Requirement =>
Down to the last line, repeat the records exactly.

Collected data
+--
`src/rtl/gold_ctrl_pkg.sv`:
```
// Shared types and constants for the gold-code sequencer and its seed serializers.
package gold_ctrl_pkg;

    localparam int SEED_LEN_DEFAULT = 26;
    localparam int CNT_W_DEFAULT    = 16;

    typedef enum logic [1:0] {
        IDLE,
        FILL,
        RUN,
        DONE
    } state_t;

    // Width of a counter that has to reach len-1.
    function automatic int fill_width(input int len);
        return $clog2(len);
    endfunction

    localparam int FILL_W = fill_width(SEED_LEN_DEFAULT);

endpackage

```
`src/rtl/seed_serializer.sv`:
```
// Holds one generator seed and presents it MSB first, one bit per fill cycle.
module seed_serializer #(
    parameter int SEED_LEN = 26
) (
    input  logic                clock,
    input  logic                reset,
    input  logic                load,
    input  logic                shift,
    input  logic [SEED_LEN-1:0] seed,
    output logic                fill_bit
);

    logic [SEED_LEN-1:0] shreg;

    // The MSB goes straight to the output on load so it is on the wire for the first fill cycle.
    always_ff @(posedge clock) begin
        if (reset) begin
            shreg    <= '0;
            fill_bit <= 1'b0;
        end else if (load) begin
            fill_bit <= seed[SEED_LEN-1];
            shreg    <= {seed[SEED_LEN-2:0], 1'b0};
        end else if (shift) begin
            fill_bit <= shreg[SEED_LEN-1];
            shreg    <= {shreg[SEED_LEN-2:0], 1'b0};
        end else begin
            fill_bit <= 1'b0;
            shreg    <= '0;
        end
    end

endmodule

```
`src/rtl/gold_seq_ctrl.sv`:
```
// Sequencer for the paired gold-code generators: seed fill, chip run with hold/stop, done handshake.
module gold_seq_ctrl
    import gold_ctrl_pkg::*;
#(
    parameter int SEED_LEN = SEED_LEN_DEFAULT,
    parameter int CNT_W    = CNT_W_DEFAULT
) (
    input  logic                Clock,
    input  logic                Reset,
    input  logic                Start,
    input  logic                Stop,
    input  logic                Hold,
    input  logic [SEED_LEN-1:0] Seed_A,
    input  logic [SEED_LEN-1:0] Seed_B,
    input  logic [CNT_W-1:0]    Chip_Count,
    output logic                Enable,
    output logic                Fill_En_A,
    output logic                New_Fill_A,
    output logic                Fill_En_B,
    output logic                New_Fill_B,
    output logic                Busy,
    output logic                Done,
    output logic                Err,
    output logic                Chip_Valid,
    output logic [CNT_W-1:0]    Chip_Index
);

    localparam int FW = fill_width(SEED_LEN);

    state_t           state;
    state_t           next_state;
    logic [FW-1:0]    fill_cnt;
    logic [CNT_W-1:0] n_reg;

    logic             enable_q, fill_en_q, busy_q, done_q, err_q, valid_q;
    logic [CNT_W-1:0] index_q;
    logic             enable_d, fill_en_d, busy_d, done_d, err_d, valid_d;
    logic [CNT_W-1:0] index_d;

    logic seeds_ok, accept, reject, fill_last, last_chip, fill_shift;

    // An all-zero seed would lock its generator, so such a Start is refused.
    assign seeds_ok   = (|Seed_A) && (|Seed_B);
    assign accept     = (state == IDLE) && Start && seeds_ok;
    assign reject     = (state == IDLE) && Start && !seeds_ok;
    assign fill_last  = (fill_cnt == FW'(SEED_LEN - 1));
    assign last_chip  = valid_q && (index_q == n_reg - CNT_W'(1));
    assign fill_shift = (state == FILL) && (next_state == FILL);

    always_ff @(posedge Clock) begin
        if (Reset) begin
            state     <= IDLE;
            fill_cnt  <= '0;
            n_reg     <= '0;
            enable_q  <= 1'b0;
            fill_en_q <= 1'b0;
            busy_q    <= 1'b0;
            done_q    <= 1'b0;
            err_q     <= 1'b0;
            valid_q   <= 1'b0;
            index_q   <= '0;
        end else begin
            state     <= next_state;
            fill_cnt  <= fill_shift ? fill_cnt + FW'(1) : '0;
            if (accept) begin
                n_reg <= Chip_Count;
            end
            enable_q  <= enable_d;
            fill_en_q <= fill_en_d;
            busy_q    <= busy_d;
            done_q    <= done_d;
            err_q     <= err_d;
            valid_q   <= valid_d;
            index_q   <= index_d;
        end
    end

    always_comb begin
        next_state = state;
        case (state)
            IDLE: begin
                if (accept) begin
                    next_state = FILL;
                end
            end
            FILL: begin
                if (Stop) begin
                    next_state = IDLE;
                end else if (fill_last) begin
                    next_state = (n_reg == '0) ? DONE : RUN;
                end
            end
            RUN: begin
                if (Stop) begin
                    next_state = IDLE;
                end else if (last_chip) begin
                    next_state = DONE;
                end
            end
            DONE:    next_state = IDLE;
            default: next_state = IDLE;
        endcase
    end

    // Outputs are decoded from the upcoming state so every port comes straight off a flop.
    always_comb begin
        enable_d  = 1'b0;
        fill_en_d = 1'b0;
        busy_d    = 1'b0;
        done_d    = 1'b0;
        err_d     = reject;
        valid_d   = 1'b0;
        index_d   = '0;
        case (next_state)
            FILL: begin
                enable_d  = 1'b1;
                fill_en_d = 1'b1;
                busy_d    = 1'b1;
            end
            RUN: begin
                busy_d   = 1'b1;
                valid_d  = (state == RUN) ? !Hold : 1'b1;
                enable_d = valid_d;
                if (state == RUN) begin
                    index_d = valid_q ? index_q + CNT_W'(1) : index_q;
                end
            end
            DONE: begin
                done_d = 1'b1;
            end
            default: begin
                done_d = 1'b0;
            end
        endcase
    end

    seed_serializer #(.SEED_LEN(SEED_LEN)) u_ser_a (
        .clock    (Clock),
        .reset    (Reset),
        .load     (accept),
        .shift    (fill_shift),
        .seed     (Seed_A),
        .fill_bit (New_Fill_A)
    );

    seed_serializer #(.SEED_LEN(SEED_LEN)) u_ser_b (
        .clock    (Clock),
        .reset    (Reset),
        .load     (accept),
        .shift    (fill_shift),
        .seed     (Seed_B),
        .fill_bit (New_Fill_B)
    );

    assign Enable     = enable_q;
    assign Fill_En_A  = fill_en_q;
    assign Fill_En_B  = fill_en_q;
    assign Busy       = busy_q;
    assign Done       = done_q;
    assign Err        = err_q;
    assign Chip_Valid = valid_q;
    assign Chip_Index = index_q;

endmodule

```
+--
Written response =>
`src/rtl/gold_ctrl_pkg.sv`:
```
// Shared types and constants for the gold-code sequencer and its seed serializers.
package gold_ctrl_pkg;

    localparam int SEED_LEN_DEFAULT = 26;
    localparam int CNT_W_DEFAULT    = 16;

    typedef enum logic [1:0] {
        IDLE,
        FILL,
        RUN,
        DONE
    } state_t;

    // Width of a counter that has to reach len-1.
    function automatic int fill_width(input int len);
        return $clog2(len);
    endfunction

    localparam int FILL_W = fill_width(SEED_LEN_DEFAULT);

endpackage

```
`src/rtl/seed_serializer.sv`:
```
// Holds one generator seed and presents it MSB first, one bit per fill cycle.
module seed_serializer #(
    parameter int SEED_LEN = 26
) (
    input  logic                clock,
    input  logic                reset,
    input  logic                load,
    input  logic                shift,
    input  logic [SEED_LEN-1:0] seed,
    output logic                fill_bit
);

    logic [SEED_LEN-1:0] shreg;

    // The MSB goes straight to the output on load so it is on the wire for the first fill cycle.
    always_ff @(posedge clock) begin
        if (reset) begin
            shreg    <= '0;
            fill_bit <= 1'b0;
        end else if (load) begin
            fill_bit <= seed[SEED_LEN-1];
            shreg    <= {seed[SEED_LEN-2:0], 1'b0};
        end else if (shift) begin
            fill_bit <= shreg[SEED_LEN-1];
            shreg    <= {shreg[SEED_LEN-2:0], 1'b0};
        end else begin
            fill_bit <= 1'b0;
            shreg    <= '0;
        end
    end

endmodule

```
`src/rtl/gold_seq_ctrl.sv`:
```
// Sequencer for the paired gold-code generators: seed fill, chip run with hold/stop, done handshake.
module gold_seq_ctrl
    import gold_ctrl_pkg::*;
#(
    parameter int SEED_LEN = SEED_LEN_DEFAULT,
    parameter int CNT_W    = CNT_W_DEFAULT
) (
    input  logic                Clock,
    input  logic                Reset,
    input  logic                Start,
    input  logic                Stop,
    input  logic                Hold,
    input  logic [SEED_LEN-1:0] Seed_A,
    input  logic [SEED_LEN-1:0] Seed_B,
    input  logic [CNT_W-1:0]    Chip_Count,
    output logic                Enable,
    output logic                Fill_En_A,
    output logic                New_Fill_A,
    output logic                Fill_En_B,
    output logic                New_Fill_B,
    output logic                Busy,
    output logic                Done,
    output logic                Err,
    output logic                Chip_Valid,
    output logic [CNT_W-1:0]    Chip_Index
);

    localparam int FW = fill_width(SEED_LEN);

    state_t           state;
    state_t           next_state;
    logic [FW-1:0]    fill_cnt;
    logic [CNT_W-1:0] n_reg;

    logic             enable_q, fill_en_q, busy_q, done_q, err_q, valid_q;
    logic [CNT_W-1:0] index_q;
    logic             enable_d, fill_en_d, busy_d, done_d, err_d, valid_d;
    logic [CNT_W-1:0] index_d;

    logic seeds_ok, accept, reject, fill_last, last_chip, fill_shift;

    // An all-zero seed would lock its generator, so such a Start is refused.
    assign seeds_ok   = (|Seed_A) && (|Seed_B);
    assign accept     = (state == IDLE) && Start && seeds_ok;
    assign reject     = (state == IDLE) && Start && !seeds_ok;
    assign fill_last  = (fill_cnt == FW'(SEED_LEN - 1));
    assign last_chip  = valid_q && (index_q == n_reg - CNT_W'(1));
    assign fill_shift = (state == FILL) && (next_state == FILL);

    always_ff @(posedge Clock) begin
        if (Reset) begin
            state     <= IDLE;
            fill_cnt  <= '0;
            n_reg     <= '0;
            enable_q  <= 1'b0;
            fill_en_q <= 1'b0;
            busy_q    <= 1'b0;
            done_q    <= 1'b0;
            err_q     <= 1'b0;
            valid_q   <= 1'b0;
            index_q   <= '0;
        end else begin
            state     <= next_state;
            fill_cnt  <= fill_shift ? fill_cnt + FW'(1) : '0;
            if (accept) begin
                n_reg <= Chip_Count;
            end
            enable_q  <= enable_d;
            fill_en_q <= fill_en_d;
            busy_q    <= busy_d;
            done_q    <= done_d;
            err_q     <= err_d;
            valid_q   <= valid_d;
            index_q   <= index_d;
        end
    end

    always_comb begin
        next_state = state;
        case (state)
            IDLE: begin
                if (accept) begin
                    next_state = FILL;
                end
            end
            FILL: begin
                if (Stop) begin
                    next_state = IDLE;
                end else if (fill_last) begin
                    next_state = (n_reg == '0) ? DONE : RUN;
                end
            end
            RUN: begin
                if (Stop) begin
                    next_state = IDLE;
                end else if (last_chip) begin
                    next_state = DONE;
                end
            end
            DONE:    next_state = IDLE;
            default: next_state = IDLE;
        endcase
    end

    // Outputs are decoded from the upcoming state so every port comes straight off a flop.
    always_comb begin
        enable_d  = 1'b0;
        fill_en_d = 1'b0;
        busy_d    = 1'b0;
        done_d    = 1'b0;
        err_d     = reject;
        valid_d   = 1'b0;
        index_d   = '0;
        case (next_state)
            FILL: begin
                enable_d  = 1'b1;
                fill_en_d = 1'b1;
                busy_d    = 1'b1;
            end
            RUN: begin
                busy_d   = 1'b1;
                valid_d  = (state == RUN) ? !Hold : 1'b1;
                enable_d = valid_d;
                if (state == RUN) begin
                    index_d = valid_q ? index_q + CNT_W'(1) : index_q;
                end
            end
            DONE: begin
                done_d = 1'b1;
            end
            default: begin
                done_d = 1'b0;
            end
        endcase
    end

    seed_serializer #(.SEED_LEN(SEED_LEN)) u_ser_a (
        .clock    (Clock),
        .reset    (Reset),
        .load     (accept),
        .shift    (fill_shift),
        .seed     (Seed_A),
        .fill_bit (New_Fill_A)
    );

    seed_serializer #(.SEED_LEN(SEED_LEN)) u_ser_b (
        .clock    (Clock),
        .reset    (Reset),
        .load     (accept),
        .shift    (fill_shift),
        .seed     (Seed_B),
        .fill_bit (New_Fill_B)
    );

    assign Enable     = enable_q;
    assign Fill_En_A  = fill_en_q;
    assign Fill_En_B  = fill_en_q;
    assign Busy       = busy_q;
    assign Done       = done_q;
    assign Err        = err_q;
    assign Chip_Valid = valid_q;
    assign Chip_Index = index_q;

endmodule

```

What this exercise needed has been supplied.